::: Supplied data :::

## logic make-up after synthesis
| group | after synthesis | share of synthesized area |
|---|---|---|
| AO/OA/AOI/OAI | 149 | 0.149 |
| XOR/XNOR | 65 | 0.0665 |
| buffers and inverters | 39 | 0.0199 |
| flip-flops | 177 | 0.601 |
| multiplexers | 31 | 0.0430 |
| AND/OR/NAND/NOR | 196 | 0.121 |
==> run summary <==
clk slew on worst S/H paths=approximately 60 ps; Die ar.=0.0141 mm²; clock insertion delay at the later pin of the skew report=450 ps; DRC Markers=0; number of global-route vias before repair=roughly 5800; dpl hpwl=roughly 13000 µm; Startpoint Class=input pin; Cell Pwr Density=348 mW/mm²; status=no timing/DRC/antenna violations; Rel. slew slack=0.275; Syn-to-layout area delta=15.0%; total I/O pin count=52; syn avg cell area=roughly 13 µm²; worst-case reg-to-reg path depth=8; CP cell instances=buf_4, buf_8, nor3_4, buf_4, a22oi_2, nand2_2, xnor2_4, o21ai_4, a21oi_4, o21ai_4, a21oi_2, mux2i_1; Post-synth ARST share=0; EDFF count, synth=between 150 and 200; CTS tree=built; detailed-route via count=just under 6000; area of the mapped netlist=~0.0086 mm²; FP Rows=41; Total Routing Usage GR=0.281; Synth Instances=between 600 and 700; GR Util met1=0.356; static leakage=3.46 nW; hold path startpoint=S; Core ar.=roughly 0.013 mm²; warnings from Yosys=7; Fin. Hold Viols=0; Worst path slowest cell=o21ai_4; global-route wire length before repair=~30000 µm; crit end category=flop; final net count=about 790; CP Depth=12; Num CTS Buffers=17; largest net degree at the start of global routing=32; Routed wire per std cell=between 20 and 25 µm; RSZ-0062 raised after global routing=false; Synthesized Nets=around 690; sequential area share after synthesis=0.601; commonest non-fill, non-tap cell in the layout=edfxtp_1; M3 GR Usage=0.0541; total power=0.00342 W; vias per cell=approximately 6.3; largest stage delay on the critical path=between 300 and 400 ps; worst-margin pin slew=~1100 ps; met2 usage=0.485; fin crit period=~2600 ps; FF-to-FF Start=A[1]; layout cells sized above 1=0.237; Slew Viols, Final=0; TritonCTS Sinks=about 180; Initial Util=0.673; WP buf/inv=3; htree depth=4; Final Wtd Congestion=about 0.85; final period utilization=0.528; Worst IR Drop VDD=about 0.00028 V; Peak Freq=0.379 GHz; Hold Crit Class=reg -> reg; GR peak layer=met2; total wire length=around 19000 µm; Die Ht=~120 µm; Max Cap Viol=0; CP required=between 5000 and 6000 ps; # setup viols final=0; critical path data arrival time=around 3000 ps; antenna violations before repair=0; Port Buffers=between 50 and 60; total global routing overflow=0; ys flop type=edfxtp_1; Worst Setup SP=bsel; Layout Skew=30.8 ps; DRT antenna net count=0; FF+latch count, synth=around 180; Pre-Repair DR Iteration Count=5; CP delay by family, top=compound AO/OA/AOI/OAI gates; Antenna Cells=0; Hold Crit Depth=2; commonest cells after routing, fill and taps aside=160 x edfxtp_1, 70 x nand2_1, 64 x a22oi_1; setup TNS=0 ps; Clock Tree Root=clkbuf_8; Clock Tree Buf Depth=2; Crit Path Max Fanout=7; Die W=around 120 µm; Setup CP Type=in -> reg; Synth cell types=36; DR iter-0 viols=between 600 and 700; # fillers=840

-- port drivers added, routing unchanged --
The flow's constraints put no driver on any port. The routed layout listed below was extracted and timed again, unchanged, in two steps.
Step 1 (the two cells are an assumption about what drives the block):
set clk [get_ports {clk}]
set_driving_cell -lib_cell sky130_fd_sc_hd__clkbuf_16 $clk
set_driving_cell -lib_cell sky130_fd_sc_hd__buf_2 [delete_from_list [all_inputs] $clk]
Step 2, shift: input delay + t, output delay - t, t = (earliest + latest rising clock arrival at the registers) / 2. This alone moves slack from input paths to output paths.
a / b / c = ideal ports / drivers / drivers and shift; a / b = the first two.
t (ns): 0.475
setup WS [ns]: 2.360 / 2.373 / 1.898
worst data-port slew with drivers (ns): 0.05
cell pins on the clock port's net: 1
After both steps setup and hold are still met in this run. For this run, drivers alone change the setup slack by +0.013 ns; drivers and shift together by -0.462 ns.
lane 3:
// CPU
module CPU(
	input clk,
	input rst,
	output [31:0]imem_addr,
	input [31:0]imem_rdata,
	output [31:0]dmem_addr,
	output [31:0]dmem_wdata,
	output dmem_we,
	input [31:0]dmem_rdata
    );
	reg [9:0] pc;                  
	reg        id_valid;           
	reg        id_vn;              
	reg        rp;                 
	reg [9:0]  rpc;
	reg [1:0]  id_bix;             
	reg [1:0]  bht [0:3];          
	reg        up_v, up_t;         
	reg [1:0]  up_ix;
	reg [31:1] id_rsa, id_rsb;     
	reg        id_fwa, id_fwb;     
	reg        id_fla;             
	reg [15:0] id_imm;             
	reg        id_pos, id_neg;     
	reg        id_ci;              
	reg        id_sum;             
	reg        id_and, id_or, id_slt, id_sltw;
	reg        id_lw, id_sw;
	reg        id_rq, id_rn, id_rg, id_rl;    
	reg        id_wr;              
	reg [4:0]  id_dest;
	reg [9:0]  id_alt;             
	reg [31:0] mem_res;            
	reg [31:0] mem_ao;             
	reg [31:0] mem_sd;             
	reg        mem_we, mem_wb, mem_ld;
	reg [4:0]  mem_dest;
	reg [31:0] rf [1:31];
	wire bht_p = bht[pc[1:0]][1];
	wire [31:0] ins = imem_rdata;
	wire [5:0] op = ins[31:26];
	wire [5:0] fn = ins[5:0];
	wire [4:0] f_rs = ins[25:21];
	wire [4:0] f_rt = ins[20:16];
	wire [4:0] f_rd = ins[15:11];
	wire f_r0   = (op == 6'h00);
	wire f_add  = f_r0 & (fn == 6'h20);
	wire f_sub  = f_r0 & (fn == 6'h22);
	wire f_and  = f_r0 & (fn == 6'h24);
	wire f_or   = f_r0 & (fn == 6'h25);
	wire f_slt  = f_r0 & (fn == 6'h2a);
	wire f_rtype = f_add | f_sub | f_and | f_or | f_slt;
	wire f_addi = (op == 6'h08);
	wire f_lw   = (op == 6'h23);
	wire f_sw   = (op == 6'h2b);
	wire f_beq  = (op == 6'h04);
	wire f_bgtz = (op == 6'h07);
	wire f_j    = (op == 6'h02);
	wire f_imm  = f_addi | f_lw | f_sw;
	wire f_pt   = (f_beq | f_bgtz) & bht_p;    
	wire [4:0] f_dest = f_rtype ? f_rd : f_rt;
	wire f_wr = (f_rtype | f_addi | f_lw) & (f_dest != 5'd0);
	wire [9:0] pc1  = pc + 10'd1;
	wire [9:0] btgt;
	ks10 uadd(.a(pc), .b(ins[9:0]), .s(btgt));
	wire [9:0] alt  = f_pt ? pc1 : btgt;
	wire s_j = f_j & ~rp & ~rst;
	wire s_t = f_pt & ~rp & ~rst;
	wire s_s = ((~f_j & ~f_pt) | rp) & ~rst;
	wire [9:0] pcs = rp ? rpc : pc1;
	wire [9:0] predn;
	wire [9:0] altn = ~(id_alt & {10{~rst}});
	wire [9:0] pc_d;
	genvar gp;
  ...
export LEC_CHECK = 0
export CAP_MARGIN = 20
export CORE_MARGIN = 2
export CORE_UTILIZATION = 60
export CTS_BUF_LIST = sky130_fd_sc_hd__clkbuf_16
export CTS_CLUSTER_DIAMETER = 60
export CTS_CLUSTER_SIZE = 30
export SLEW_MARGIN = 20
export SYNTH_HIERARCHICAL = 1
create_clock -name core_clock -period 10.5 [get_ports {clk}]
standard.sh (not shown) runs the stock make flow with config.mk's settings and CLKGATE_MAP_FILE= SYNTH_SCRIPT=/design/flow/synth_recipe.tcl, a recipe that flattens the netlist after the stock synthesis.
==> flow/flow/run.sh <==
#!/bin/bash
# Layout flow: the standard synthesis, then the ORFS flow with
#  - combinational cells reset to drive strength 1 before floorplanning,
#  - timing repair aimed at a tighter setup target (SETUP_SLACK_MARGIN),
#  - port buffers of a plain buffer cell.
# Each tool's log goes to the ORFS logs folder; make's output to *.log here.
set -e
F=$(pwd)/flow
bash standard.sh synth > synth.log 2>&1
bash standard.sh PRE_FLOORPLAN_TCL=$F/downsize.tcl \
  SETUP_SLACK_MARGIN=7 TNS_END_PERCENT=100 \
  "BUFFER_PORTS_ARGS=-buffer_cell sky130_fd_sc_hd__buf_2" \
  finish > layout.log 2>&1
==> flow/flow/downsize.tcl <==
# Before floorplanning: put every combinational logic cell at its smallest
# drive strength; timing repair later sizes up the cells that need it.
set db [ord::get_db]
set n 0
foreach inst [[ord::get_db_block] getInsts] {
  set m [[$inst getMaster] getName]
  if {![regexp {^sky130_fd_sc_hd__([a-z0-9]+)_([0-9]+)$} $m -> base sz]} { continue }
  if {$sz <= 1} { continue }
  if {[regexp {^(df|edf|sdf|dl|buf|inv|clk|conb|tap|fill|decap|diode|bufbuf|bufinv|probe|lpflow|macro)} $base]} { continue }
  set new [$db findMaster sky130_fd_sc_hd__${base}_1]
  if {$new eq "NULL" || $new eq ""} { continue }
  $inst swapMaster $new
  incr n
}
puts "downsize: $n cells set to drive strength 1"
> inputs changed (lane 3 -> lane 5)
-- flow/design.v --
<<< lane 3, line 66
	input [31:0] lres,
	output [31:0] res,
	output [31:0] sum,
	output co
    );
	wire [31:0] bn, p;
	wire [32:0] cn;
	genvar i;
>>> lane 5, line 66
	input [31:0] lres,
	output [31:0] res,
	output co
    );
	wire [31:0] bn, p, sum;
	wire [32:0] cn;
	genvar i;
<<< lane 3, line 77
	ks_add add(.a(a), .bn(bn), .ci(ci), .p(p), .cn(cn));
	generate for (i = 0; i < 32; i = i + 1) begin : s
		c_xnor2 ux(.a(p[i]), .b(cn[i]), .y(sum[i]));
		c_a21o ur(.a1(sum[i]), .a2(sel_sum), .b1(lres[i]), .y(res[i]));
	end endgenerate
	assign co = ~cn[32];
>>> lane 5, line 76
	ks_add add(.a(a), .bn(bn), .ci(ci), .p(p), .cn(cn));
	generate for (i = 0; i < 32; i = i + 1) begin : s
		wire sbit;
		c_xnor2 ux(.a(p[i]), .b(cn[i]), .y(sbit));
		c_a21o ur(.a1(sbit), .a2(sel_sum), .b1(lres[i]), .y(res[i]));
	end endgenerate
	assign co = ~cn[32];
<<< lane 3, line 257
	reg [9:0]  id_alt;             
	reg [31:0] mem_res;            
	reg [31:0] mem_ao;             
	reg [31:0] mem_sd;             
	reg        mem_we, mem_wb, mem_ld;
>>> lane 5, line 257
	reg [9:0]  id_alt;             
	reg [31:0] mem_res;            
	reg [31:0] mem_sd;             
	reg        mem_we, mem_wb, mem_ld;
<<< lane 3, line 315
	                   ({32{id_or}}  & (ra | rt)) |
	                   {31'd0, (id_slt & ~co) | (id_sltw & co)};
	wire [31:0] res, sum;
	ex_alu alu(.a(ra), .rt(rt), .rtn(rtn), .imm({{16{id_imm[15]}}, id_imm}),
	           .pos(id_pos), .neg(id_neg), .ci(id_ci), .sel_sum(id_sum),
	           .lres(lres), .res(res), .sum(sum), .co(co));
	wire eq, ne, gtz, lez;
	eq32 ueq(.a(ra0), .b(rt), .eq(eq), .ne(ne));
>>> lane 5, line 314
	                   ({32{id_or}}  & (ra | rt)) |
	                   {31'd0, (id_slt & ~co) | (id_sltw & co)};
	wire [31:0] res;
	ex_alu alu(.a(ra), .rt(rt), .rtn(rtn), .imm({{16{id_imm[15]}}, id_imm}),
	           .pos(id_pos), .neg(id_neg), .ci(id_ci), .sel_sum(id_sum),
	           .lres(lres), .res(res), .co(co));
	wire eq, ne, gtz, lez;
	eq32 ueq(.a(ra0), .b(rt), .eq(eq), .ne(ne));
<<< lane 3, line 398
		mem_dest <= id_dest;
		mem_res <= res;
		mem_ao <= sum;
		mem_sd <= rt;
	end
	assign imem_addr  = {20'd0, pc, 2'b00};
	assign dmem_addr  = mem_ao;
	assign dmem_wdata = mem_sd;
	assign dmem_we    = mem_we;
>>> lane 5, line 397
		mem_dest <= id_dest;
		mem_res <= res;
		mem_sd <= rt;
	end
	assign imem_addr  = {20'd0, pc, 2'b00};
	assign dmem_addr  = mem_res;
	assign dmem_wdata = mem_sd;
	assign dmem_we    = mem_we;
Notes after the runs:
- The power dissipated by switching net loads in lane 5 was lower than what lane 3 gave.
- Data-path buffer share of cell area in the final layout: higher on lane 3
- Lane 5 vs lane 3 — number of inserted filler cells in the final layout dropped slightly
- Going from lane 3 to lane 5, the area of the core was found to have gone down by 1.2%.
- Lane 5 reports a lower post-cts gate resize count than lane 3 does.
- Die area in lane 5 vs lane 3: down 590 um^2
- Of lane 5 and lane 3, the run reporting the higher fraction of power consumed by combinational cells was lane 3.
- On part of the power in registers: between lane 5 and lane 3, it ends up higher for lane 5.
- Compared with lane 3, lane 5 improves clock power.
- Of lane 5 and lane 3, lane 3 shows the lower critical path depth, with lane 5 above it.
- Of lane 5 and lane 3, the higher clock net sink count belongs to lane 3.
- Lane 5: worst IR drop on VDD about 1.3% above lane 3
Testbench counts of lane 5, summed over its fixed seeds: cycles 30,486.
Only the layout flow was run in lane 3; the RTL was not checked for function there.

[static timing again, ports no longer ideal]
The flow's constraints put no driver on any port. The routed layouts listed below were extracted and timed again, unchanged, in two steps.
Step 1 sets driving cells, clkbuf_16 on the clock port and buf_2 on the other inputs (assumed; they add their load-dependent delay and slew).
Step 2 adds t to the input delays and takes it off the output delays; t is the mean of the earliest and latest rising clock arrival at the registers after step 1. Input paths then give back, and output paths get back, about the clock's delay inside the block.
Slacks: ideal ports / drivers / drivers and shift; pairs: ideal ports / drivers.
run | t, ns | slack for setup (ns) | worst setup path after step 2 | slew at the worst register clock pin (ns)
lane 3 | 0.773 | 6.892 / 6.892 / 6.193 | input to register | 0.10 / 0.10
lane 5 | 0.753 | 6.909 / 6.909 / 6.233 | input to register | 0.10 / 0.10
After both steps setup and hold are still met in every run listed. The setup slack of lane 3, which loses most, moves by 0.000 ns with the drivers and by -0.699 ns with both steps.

:::

* **Work instruction**
Pull out all lines from the entries above that include the word "moves".

* **Written solution**
Step 2, shift: input delay + t, output delay - t, t = (earliest + latest rising clock arrival at the registers) / 2. This alone moves slack from input paths to output paths.
After both steps setup and hold are still met in every run listed. The setup slack of lane 3, which loses most, moves by 0.000 ns with the drivers and by -0.699 ns with both steps.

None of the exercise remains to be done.